Task to complete: Bring together every line in the data that includes "through".

==== Material to process

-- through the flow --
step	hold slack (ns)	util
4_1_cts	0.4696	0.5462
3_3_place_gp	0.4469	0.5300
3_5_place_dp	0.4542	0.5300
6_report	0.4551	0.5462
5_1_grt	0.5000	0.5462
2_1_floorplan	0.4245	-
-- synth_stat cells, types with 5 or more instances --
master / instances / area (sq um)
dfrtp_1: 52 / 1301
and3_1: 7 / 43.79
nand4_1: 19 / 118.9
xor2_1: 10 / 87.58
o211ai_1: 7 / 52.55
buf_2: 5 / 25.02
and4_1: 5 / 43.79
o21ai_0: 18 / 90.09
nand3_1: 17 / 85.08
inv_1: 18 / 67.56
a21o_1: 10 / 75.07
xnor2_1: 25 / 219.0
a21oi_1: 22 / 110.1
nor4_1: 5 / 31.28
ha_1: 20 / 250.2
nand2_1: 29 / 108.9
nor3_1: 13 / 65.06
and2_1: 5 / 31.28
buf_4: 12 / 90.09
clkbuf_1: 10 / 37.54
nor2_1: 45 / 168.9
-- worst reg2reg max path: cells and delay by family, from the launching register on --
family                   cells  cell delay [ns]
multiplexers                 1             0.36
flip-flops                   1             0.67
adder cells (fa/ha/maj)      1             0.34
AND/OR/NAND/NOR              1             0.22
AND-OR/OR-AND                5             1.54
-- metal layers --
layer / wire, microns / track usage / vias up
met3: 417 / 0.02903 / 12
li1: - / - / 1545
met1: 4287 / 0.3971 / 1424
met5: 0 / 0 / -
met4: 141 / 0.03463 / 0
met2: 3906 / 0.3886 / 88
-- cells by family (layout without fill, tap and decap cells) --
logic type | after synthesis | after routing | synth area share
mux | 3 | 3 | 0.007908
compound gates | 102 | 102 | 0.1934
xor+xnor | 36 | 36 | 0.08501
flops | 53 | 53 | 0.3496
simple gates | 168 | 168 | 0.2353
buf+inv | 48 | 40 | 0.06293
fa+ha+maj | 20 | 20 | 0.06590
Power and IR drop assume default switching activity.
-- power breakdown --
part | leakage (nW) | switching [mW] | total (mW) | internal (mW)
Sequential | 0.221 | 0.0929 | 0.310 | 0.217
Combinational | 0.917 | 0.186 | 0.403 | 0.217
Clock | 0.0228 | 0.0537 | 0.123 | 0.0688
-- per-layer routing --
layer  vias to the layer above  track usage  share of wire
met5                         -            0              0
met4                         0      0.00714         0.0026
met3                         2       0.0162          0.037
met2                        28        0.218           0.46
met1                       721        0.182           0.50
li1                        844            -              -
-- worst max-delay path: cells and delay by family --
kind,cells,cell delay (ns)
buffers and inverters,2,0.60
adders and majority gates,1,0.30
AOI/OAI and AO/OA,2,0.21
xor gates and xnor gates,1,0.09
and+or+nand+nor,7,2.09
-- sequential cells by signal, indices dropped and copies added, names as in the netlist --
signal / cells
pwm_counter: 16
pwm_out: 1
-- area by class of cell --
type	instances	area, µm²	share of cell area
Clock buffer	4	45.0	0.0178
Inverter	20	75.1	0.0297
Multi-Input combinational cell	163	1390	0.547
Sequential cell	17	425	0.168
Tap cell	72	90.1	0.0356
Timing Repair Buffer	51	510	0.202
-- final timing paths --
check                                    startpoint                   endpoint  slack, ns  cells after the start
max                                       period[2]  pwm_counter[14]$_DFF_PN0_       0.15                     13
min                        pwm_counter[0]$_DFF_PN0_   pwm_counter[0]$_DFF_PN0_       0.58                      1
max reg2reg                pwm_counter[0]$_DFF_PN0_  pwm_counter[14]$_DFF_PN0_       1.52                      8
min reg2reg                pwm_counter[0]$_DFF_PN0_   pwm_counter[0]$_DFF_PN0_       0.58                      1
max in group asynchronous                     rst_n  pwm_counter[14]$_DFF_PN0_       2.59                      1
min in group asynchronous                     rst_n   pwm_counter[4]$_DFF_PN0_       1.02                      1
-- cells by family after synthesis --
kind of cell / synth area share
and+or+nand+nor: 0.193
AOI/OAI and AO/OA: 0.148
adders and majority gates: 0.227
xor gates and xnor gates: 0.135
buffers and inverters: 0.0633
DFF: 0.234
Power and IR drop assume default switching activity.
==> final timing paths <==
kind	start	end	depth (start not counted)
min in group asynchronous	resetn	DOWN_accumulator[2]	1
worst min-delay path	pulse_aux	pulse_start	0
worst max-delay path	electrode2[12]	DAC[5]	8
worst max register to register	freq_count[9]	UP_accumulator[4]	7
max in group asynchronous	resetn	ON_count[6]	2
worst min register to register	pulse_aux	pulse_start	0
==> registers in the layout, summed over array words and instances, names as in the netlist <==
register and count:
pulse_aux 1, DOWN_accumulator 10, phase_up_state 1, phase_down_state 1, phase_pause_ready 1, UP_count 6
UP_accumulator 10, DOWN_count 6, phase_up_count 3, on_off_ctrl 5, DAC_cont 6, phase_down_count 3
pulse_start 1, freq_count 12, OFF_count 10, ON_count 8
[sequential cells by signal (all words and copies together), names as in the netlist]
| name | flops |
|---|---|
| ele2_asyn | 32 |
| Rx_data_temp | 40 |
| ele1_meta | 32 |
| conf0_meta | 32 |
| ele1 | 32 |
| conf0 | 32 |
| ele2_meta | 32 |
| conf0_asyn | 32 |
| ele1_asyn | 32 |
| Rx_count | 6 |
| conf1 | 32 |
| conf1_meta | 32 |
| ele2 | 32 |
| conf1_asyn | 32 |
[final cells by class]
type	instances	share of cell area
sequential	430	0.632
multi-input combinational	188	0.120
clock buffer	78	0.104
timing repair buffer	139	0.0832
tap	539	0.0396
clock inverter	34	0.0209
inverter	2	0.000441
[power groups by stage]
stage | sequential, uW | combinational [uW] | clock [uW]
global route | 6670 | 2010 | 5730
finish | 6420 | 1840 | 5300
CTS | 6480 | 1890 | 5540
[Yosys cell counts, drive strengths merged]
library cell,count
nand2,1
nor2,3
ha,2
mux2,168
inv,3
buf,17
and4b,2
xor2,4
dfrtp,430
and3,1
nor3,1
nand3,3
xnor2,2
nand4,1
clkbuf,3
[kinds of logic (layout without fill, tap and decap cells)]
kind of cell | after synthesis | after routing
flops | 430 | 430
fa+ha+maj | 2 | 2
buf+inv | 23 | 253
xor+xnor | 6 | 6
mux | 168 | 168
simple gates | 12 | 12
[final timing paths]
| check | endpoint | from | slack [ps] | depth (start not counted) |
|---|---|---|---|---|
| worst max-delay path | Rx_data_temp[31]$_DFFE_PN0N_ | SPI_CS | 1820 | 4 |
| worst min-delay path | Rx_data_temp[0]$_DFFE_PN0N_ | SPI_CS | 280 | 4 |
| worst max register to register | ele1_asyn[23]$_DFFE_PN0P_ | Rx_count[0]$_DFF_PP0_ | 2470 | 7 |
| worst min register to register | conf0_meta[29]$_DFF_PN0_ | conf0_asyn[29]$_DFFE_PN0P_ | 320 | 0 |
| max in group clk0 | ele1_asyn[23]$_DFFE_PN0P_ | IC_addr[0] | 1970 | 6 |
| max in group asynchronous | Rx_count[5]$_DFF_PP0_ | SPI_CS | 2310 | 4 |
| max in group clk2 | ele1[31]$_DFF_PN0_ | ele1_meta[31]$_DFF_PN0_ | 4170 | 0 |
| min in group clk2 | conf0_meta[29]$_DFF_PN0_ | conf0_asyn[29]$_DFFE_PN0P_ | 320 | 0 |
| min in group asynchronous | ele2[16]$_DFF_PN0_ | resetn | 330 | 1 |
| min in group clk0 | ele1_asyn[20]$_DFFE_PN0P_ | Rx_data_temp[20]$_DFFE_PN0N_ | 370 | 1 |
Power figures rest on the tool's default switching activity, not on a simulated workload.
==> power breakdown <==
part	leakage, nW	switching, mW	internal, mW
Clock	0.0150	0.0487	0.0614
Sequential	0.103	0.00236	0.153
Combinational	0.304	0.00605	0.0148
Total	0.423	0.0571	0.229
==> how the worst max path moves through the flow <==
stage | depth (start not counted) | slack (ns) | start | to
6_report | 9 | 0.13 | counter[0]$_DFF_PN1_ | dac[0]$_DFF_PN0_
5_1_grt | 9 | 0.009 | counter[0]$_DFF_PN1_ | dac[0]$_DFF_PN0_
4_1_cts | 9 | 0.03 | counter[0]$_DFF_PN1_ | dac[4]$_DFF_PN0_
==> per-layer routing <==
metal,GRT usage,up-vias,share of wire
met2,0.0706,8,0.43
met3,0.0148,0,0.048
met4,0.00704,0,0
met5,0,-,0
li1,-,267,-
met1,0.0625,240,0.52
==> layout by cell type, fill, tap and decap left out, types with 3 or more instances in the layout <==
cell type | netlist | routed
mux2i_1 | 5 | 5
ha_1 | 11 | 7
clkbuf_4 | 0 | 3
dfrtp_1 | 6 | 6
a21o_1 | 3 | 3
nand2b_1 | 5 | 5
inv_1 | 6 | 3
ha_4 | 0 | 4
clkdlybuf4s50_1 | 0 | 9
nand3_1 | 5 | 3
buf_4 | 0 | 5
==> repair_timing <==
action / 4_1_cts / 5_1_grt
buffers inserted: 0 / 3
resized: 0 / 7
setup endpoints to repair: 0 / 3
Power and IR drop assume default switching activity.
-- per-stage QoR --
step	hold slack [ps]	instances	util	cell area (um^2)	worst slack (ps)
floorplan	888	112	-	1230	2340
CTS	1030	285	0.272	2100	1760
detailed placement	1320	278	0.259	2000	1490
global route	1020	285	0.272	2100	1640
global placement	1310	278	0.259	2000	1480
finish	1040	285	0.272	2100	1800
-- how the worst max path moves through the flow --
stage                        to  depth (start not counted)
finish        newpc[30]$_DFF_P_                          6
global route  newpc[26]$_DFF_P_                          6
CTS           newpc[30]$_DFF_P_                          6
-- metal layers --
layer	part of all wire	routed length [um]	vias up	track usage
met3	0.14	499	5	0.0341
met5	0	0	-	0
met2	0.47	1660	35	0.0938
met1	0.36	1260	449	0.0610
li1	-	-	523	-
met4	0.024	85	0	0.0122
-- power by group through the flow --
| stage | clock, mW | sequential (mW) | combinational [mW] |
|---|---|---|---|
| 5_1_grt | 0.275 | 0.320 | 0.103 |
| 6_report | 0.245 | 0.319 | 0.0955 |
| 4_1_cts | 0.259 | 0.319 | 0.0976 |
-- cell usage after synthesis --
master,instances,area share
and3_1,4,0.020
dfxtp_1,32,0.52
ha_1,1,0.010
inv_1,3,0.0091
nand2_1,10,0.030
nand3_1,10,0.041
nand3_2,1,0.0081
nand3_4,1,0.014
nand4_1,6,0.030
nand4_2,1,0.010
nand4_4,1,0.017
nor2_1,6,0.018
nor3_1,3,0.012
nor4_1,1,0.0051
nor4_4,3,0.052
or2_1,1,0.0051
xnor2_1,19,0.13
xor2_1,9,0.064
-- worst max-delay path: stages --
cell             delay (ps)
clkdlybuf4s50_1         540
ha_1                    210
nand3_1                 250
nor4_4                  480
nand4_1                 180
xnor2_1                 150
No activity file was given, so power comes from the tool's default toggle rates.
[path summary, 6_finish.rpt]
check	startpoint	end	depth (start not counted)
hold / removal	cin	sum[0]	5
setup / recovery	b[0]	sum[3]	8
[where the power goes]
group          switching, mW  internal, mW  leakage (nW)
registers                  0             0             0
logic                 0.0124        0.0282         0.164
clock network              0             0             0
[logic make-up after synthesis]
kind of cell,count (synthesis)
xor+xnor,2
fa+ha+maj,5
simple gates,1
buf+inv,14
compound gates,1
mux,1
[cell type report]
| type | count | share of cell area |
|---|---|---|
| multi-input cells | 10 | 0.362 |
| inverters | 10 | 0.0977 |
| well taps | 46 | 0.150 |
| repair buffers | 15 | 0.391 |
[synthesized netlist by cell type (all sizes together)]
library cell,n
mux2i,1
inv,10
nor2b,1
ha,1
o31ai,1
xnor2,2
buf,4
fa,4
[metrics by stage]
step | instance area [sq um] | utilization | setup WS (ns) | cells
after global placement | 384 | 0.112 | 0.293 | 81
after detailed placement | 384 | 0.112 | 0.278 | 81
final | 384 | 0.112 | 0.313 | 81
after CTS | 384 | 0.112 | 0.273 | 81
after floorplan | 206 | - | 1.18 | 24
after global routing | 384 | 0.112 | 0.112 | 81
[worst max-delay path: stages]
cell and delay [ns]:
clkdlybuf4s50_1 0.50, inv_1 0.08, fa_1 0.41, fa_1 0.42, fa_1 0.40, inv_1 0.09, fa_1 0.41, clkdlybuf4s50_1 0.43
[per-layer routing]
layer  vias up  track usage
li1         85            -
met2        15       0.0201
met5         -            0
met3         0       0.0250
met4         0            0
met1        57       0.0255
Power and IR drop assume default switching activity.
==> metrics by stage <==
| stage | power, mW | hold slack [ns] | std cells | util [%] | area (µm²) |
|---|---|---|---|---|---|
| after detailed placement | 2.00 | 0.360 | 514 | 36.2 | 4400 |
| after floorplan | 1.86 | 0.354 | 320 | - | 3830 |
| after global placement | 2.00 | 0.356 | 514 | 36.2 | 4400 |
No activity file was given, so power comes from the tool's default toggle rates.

========

Exercise result:
-- through the flow --
==> how the worst max path moves through the flow <==
-- how the worst max path moves through the flow --
-- power by group through the flow --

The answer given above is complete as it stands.